Activity | Copy the data precisely, keeping every character.

[Collected data]
$ cat src/rtl/wb_write_data_stage.sv
// wb_write_data_stage
//
// Registered write-back data stage for the multicycle MIPS datapath. One of
// NSRC packed source buses is selected, the requested byte or halfword lane
// is extracted and zero- or sign-extended, and the result is registered with
// the destination register index and the register-file write enable.
//
// Ports:
//   clock      rising-edge clock
//   reset      asynchronous, active-low reset
//   src_bus    NSRC packed sources, source i at [i*DATA_W +: DATA_W]
//   sel        source select (values >= NSRC select zero and are flagged)
//   ext_mode   000 word, 001 lbu, 010 lb, 011 lhu, 100 lh, others word
//   byte_off   byte lane within the selected word
//   dest_in    destination register index
//   we_in      write request
//   valid_in   input transfer valid
//   stall      hold the output stage
//   flush      kill the output stage (wins over stall)
//   wdata      registered write data
//   dest_out   registered destination register
//   we_out     register-file write enable (qualify with !stall)
//   valid_out  output stage holds a transfer
//   sel_err    sticky flag: an out-of-range select was captured
//   align_err  one-cycle pulse after capturing a misaligned halfword
//   wb_count   committed-write counter, wraps at 16 bits

module wb_write_data_stage #(
  parameter int DATA_W = 32,
  parameter int NSRC   = 8,
  parameter int SEL_W  = $clog2(NSRC),
  parameter int REG_W  = 5,
  parameter int OFF_W  = $clog2(DATA_W/8)
) (
  input  logic                   clock,
  input  logic                   reset,
  input  logic [NSRC*DATA_W-1:0] src_bus,
  input  logic [SEL_W-1:0]       sel,
  input  logic [2:0]             ext_mode,
  input  logic [OFF_W-1:0]       byte_off,
  input  logic [REG_W-1:0]       dest_in,
  input  logic                   we_in,
  input  logic                   valid_in,
  input  logic                   stall,
  input  logic                   flush,
  output logic [DATA_W-1:0]      wdata,
  output logic [REG_W-1:0]       dest_out,
  output logic                   we_out,
  output logic                   valid_out,
  output logic                   sel_err,
  output logic                   align_err,
  output logic [15:0]            wb_count
);

  localparam int NBYTE = DATA_W / 8;
  localparam int NHALF = DATA_W / 16;

  logic [DATA_W-1:0] sel_word;
  logic              sel_bad;
  logic [OFF_W-1:0]  half_idx;
  logic [7:0]        lane_byte;
  logic [15:0]       lane_half;
  logic              is_half;
  logic              misaligned;
  logic [DATA_W-1:0] ext_data;
  logic              we_next;

  // Source mux. An out-of-range select matches no source and yields zero;
  // the extra leading zero bit keeps the range compare legal when NSRC is a
  // power of two.
  always_comb begin
    sel_word = '0;
    for (int i = 0; i < NSRC; i++) begin
      if (sel == SEL_W'(i)) begin
        sel_word = src_bus[i*DATA_W +: DATA_W];
      end
    end
    sel_bad = ({1'b0, sel} >= (SEL_W+1)'(NSRC));
  end

  // Lane extraction. The halfword lane ignores byte_off[0], so a misaligned
  // halfword still returns the aligned pair it falls in.
  always_comb begin
    half_idx  = byte_off >> 1;
    lane_byte = '0;
    lane_half = '0;
    for (int b = 0; b < NBYTE; b++) begin
      if (byte_off == OFF_W'(b)) begin
        lane_byte = sel_word[b*8 +: 8];
      end
    end
    for (int h = 0; h < NHALF; h++) begin
      if (half_idx == OFF_W'(h)) begin
        lane_half = sel_word[h*16 +: 16];
      end
    end
  end

  // Extension. Sized casts of signed values sign-extend, which avoids
  // zero-width replications when DATA_W is 16.
  always_comb begin
    is_half    = (ext_mode == 3'b011) || (ext_mode == 3'b100);
    misaligned = is_half && byte_off[0];
    case (ext_mode)
      3'b001:  ext_data = DATA_W'(lane_byte);
      3'b010:  ext_data = DATA_W'($signed(lane_byte));
      3'b011:  ext_data = DATA_W'(lane_half);
      3'b100:  ext_data = DATA_W'($signed(lane_half));
      default: ext_data = sel_word;
    endcase
    we_next = we_in && (dest_in != '0) && !sel_bad && !misaligned;
  end

  // Output register. The counter sees the write enable currently presented
  // to the register file, so each write is counted once, on the cycle it
  // actually commits (i.e. when not stalled). align_err drops on every edge
  // that is not a misaligned capture, which keeps it a single-cycle pulse.
  always_ff @(posedge clock or negedge reset) begin
    if (!reset) begin
      wdata     <= '0;
      dest_out  <= '0;
      we_out    <= 1'b0;
      valid_out <= 1'b0;
      sel_err   <= 1'b0;
      align_err <= 1'b0;
      wb_count  <= '0;
    end else begin
      if (we_out && !stall) begin
        wb_count <= wb_count + 16'd1;
      end
      align_err <= 1'b0;
      if (flush) begin
        valid_out <= 1'b0;
        we_out    <= 1'b0;
      end else if (!stall) begin
        valid_out <= valid_in;
        if (valid_in) begin
          wdata     <= ext_data;
          dest_out  <= dest_in;
          we_out    <= we_next;
          align_err <= misaligned;
          if (sel_bad) begin
            sel_err <= 1'b1;
          end
        end else begin
          we_out <= 1'b0;
        end
      end
    end
  end

endmodule
--- config.mk ---
export PLATFORM = sky130hd
export DESIGN_NAME = mem_bus_arbiter
export DESIGN_NICKNAME = d
export VERILOG_FILES = /design/src/rtl/mem_bus_pkg.sv /design/src/rtl/rr_arbiter2.sv /design/src/rtl/mem_bus_arbiter.sv
export SDC_FILE = /design/constraint.sdc
export NUM_CORES = 1
export LEC_CHECK = 0
export BUFFER_PORTS_ARGS = -buffer_cell sky130_fd_sc_hd__buf_2
export CORE_AREA = 4 4 161 163
export CTS_CLUSTER_DIAMETER = 120
export CTS_CLUSTER_SIZE = 25
export DETAILED_ROUTE_END_ITERATION = 16
export DIE_AREA = 0 0 165 167
export PLACE_DENSITY = 0.6
export RECOVER_POWER = 100
export SKIP_LAST_GASP = 1
export SYNTH_ARGS = -nofsm -noshare
export SYNTH_HDL_FRONTEND = slang
export SYNTH_SLANG_ARGS = --single-unit
export TNS_END_PERCENT = 30
--- constraint.sdc ---
create_clock -name clk -period 2.4 [get_ports clk]
set_input_delay 0.24 -clock clk [delete_from_list [all_inputs] [get_ports clk]]
set_output_delay 0.24 -clock clk [all_outputs]
set_load 0.03 [all_outputs]
--- src/rtl/mem_bus_pkg.sv ---
// rtl/mem_bus_pkg.sv - shared types and constants for the memory bus arbiter
package mem_bus_pkg;
  typedef enum logic [1:0] {IDLE, REQ, RESP} state_t;

  localparam logic        OWNER_IC  = 1'b0;
  localparam logic        OWNER_DC  = 1'b1;
  localparam int          TAG_READ  = 12;
  localparam logic [63:0] LINE_MASK = ~64'h3F;
endpackage

--- src/rtl/rr_arbiter2.sv ---
// rtl/rr_arbiter2.sv - two-way round-robin arbiter; priority only rotates on contention
module rr_arbiter2
  import mem_bus_pkg::*;
(
  input  logic       clk,
  input  logic       reset,
  input  logic [1:0] req,
  input  logic       en,
  output logic [1:0] grant
);
  logic prio;

  always_comb begin
    grant = 2'b00;
    if (en) begin
      if (req == 2'b11) grant = (prio == OWNER_DC) ? 2'b10 : 2'b01;
      else              grant = req;
    end
  end

  // A lone requester is served without disturbing whose turn it is on the next tie.
  always_ff @(posedge clk) begin
    if (reset)                     prio <= OWNER_IC;
    else if (en && req == 2'b11)   prio <= ~prio;
  end
endmodule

Exercise response |
$ cat src/rtl/wb_write_data_stage.sv
// wb_write_data_stage
//
// Registered write-back data stage for the multicycle MIPS datapath. One of
// NSRC packed source buses is selected, the requested byte or halfword lane
// is extracted and zero- or sign-extended, and the result is registered with
// the destination register index and the register-file write enable.
//
// Ports:
//   clock      rising-edge clock
//   reset      asynchronous, active-low reset
//   src_bus    NSRC packed sources, source i at [i*DATA_W +: DATA_W]
//   sel        source select (values >= NSRC select zero and are flagged)
//   ext_mode   000 word, 001 lbu, 010 lb, 011 lhu, 100 lh, others word
//   byte_off   byte lane within the selected word
//   dest_in    destination register index
//   we_in      write request
//   valid_in   input transfer valid
//   stall      hold the output stage
//   flush      kill the output stage (wins over stall)
//   wdata      registered write data
//   dest_out   registered destination register
//   we_out     register-file write enable (qualify with !stall)
//   valid_out  output stage holds a transfer
//   sel_err    sticky flag: an out-of-range select was captured
//   align_err  one-cycle pulse after capturing a misaligned halfword
//   wb_count   committed-write counter, wraps at 16 bits

module wb_write_data_stage #(
  parameter int DATA_W = 32,
  parameter int NSRC   = 8,
  parameter int SEL_W  = $clog2(NSRC),
  parameter int REG_W  = 5,
  parameter int OFF_W  = $clog2(DATA_W/8)
) (
  input  logic                   clock,
  input  logic                   reset,
  input  logic [NSRC*DATA_W-1:0] src_bus,
  input  logic [SEL_W-1:0]       sel,
  input  logic [2:0]             ext_mode,
  input  logic [OFF_W-1:0]       byte_off,
  input  logic [REG_W-1:0]       dest_in,
  input  logic                   we_in,
  input  logic                   valid_in,
  input  logic                   stall,
  input  logic                   flush,
  output logic [DATA_W-1:0]      wdata,
  output logic [REG_W-1:0]       dest_out,
  output logic                   we_out,
  output logic                   valid_out,
  output logic                   sel_err,
  output logic                   align_err,
  output logic [15:0]            wb_count
);

  localparam int NBYTE = DATA_W / 8;
  localparam int NHALF = DATA_W / 16;

  logic [DATA_W-1:0] sel_word;
  logic              sel_bad;
  logic [OFF_W-1:0]  half_idx;
  logic [7:0]        lane_byte;
  logic [15:0]       lane_half;
  logic              is_half;
  logic              misaligned;
  logic [DATA_W-1:0] ext_data;
  logic              we_next;

  // Source mux. An out-of-range select matches no source and yields zero;
  // the extra leading zero bit keeps the range compare legal when NSRC is a
  // power of two.
  always_comb begin
    sel_word = '0;
    for (int i = 0; i < NSRC; i++) begin
      if (sel == SEL_W'(i)) begin
        sel_word = src_bus[i*DATA_W +: DATA_W];
      end
    end
    sel_bad = ({1'b0, sel} >= (SEL_W+1)'(NSRC));
  end

  // Lane extraction. The halfword lane ignores byte_off[0], so a misaligned
  // halfword still returns the aligned pair it falls in.
  always_comb begin
    half_idx  = byte_off >> 1;
    lane_byte = '0;
    lane_half = '0;
    for (int b = 0; b < NBYTE; b++) begin
      if (byte_off == OFF_W'(b)) begin
        lane_byte = sel_word[b*8 +: 8];
      end
    end
    for (int h = 0; h < NHALF; h++) begin
      if (half_idx == OFF_W'(h)) begin
        lane_half = sel_word[h*16 +: 16];
      end
    end
  end

  // Extension. Sized casts of signed values sign-extend, which avoids
  // zero-width replications when DATA_W is 16.
  always_comb begin
    is_half    = (ext_mode == 3'b011) || (ext_mode == 3'b100);
    misaligned = is_half && byte_off[0];
    case (ext_mode)
      3'b001:  ext_data = DATA_W'(lane_byte);
      3'b010:  ext_data = DATA_W'($signed(lane_byte));
      3'b011:  ext_data = DATA_W'(lane_half);
      3'b100:  ext_data = DATA_W'($signed(lane_half));
      default: ext_data = sel_word;
    endcase
    we_next = we_in && (dest_in != '0) && !sel_bad && !misaligned;
  end

  // Output register. The counter sees the write enable currently presented
  // to the register file, so each write is counted once, on the cycle it
  // actually commits (i.e. when not stalled). align_err drops on every edge
  // that is not a misaligned capture, which keeps it a single-cycle pulse.
  always_ff @(posedge clock or negedge reset) begin
    if (!reset) begin
      wdata     <= '0;
      dest_out  <= '0;
      we_out    <= 1'b0;
      valid_out <= 1'b0;
      sel_err   <= 1'b0;
      align_err <= 1'b0;
      wb_count  <= '0;
    end else begin
      if (we_out && !stall) begin
        wb_count <= wb_count + 16'd1;
      end
      align_err <= 1'b0;
      if (flush) begin
        valid_out <= 1'b0;
        we_out    <= 1'b0;
      end else if (!stall) begin
        valid_out <= valid_in;
        if (valid_in) begin
          wdata     <= ext_data;
          dest_out  <= dest_in;
          we_out    <= we_next;
          align_err <= misaligned;
          if (sel_bad) begin
            sel_err <= 1'b1;
          end
        end else begin
          we_out <= 1'b0;
        end
      end
    end
  end

endmodule
--- config.mk ---
export PLATFORM = sky130hd
export DESIGN_NAME = mem_bus_arbiter
export DESIGN_NICKNAME = d
export VERILOG_FILES = /design/src/rtl/mem_bus_pkg.sv /design/src/rtl/rr_arbiter2.sv /design/src/rtl/mem_bus_arbiter.sv
export SDC_FILE = /design/constraint.sdc
export NUM_CORES = 1
export LEC_CHECK = 0
export BUFFER_PORTS_ARGS = -buffer_cell sky130_fd_sc_hd__buf_2
export CORE_AREA = 4 4 161 163
export CTS_CLUSTER_DIAMETER = 120
export CTS_CLUSTER_SIZE = 25
export DETAILED_ROUTE_END_ITERATION = 16
export DIE_AREA = 0 0 165 167
export PLACE_DENSITY = 0.6
export RECOVER_POWER = 100
export SKIP_LAST_GASP = 1
export SYNTH_ARGS = -nofsm -noshare
export SYNTH_HDL_FRONTEND = slang
export SYNTH_SLANG_ARGS = --single-unit
export TNS_END_PERCENT = 30
--- constraint.sdc ---
create_clock -name clk -period 2.4 [get_ports clk]
set_input_delay 0.24 -clock clk [delete_from_list [all_inputs] [get_ports clk]]
set_output_delay 0.24 -clock clk [all_outputs]
set_load 0.03 [all_outputs]
--- src/rtl/mem_bus_pkg.sv ---
// rtl/mem_bus_pkg.sv - shared types and constants for the memory bus arbiter
package mem_bus_pkg;
  typedef enum logic [1:0] {IDLE, REQ, RESP} state_t;

  localparam logic        OWNER_IC  = 1'b0;
  localparam logic        OWNER_DC  = 1'b1;
  localparam int          TAG_READ  = 12;
  localparam logic [63:0] LINE_MASK = ~64'h3F;
endpackage

--- src/rtl/rr_arbiter2.sv ---
// rtl/rr_arbiter2.sv - two-way round-robin arbiter; priority only rotates on contention
module rr_arbiter2
  import mem_bus_pkg::*;
(
  input  logic       clk,
  input  logic       reset,
  input  logic [1:0] req,
  input  logic       en,
  output logic [1:0] grant
);
  logic prio;

  always_comb begin
    grant = 2'b00;
    if (en) begin
      if (req == 2'b11) grant = (prio == OWNER_DC) ? 2'b10 : 2'b01;
      else              grant = req;
    end
  end

  // A lone requester is served without disturbing whose turn it is on the next tie.
  always_ff @(posedge clk) begin
    if (reset)                     prio <= OWNER_IC;
    else if (en && req == 2'b11)   prio <= ~prio;
  end
endmodule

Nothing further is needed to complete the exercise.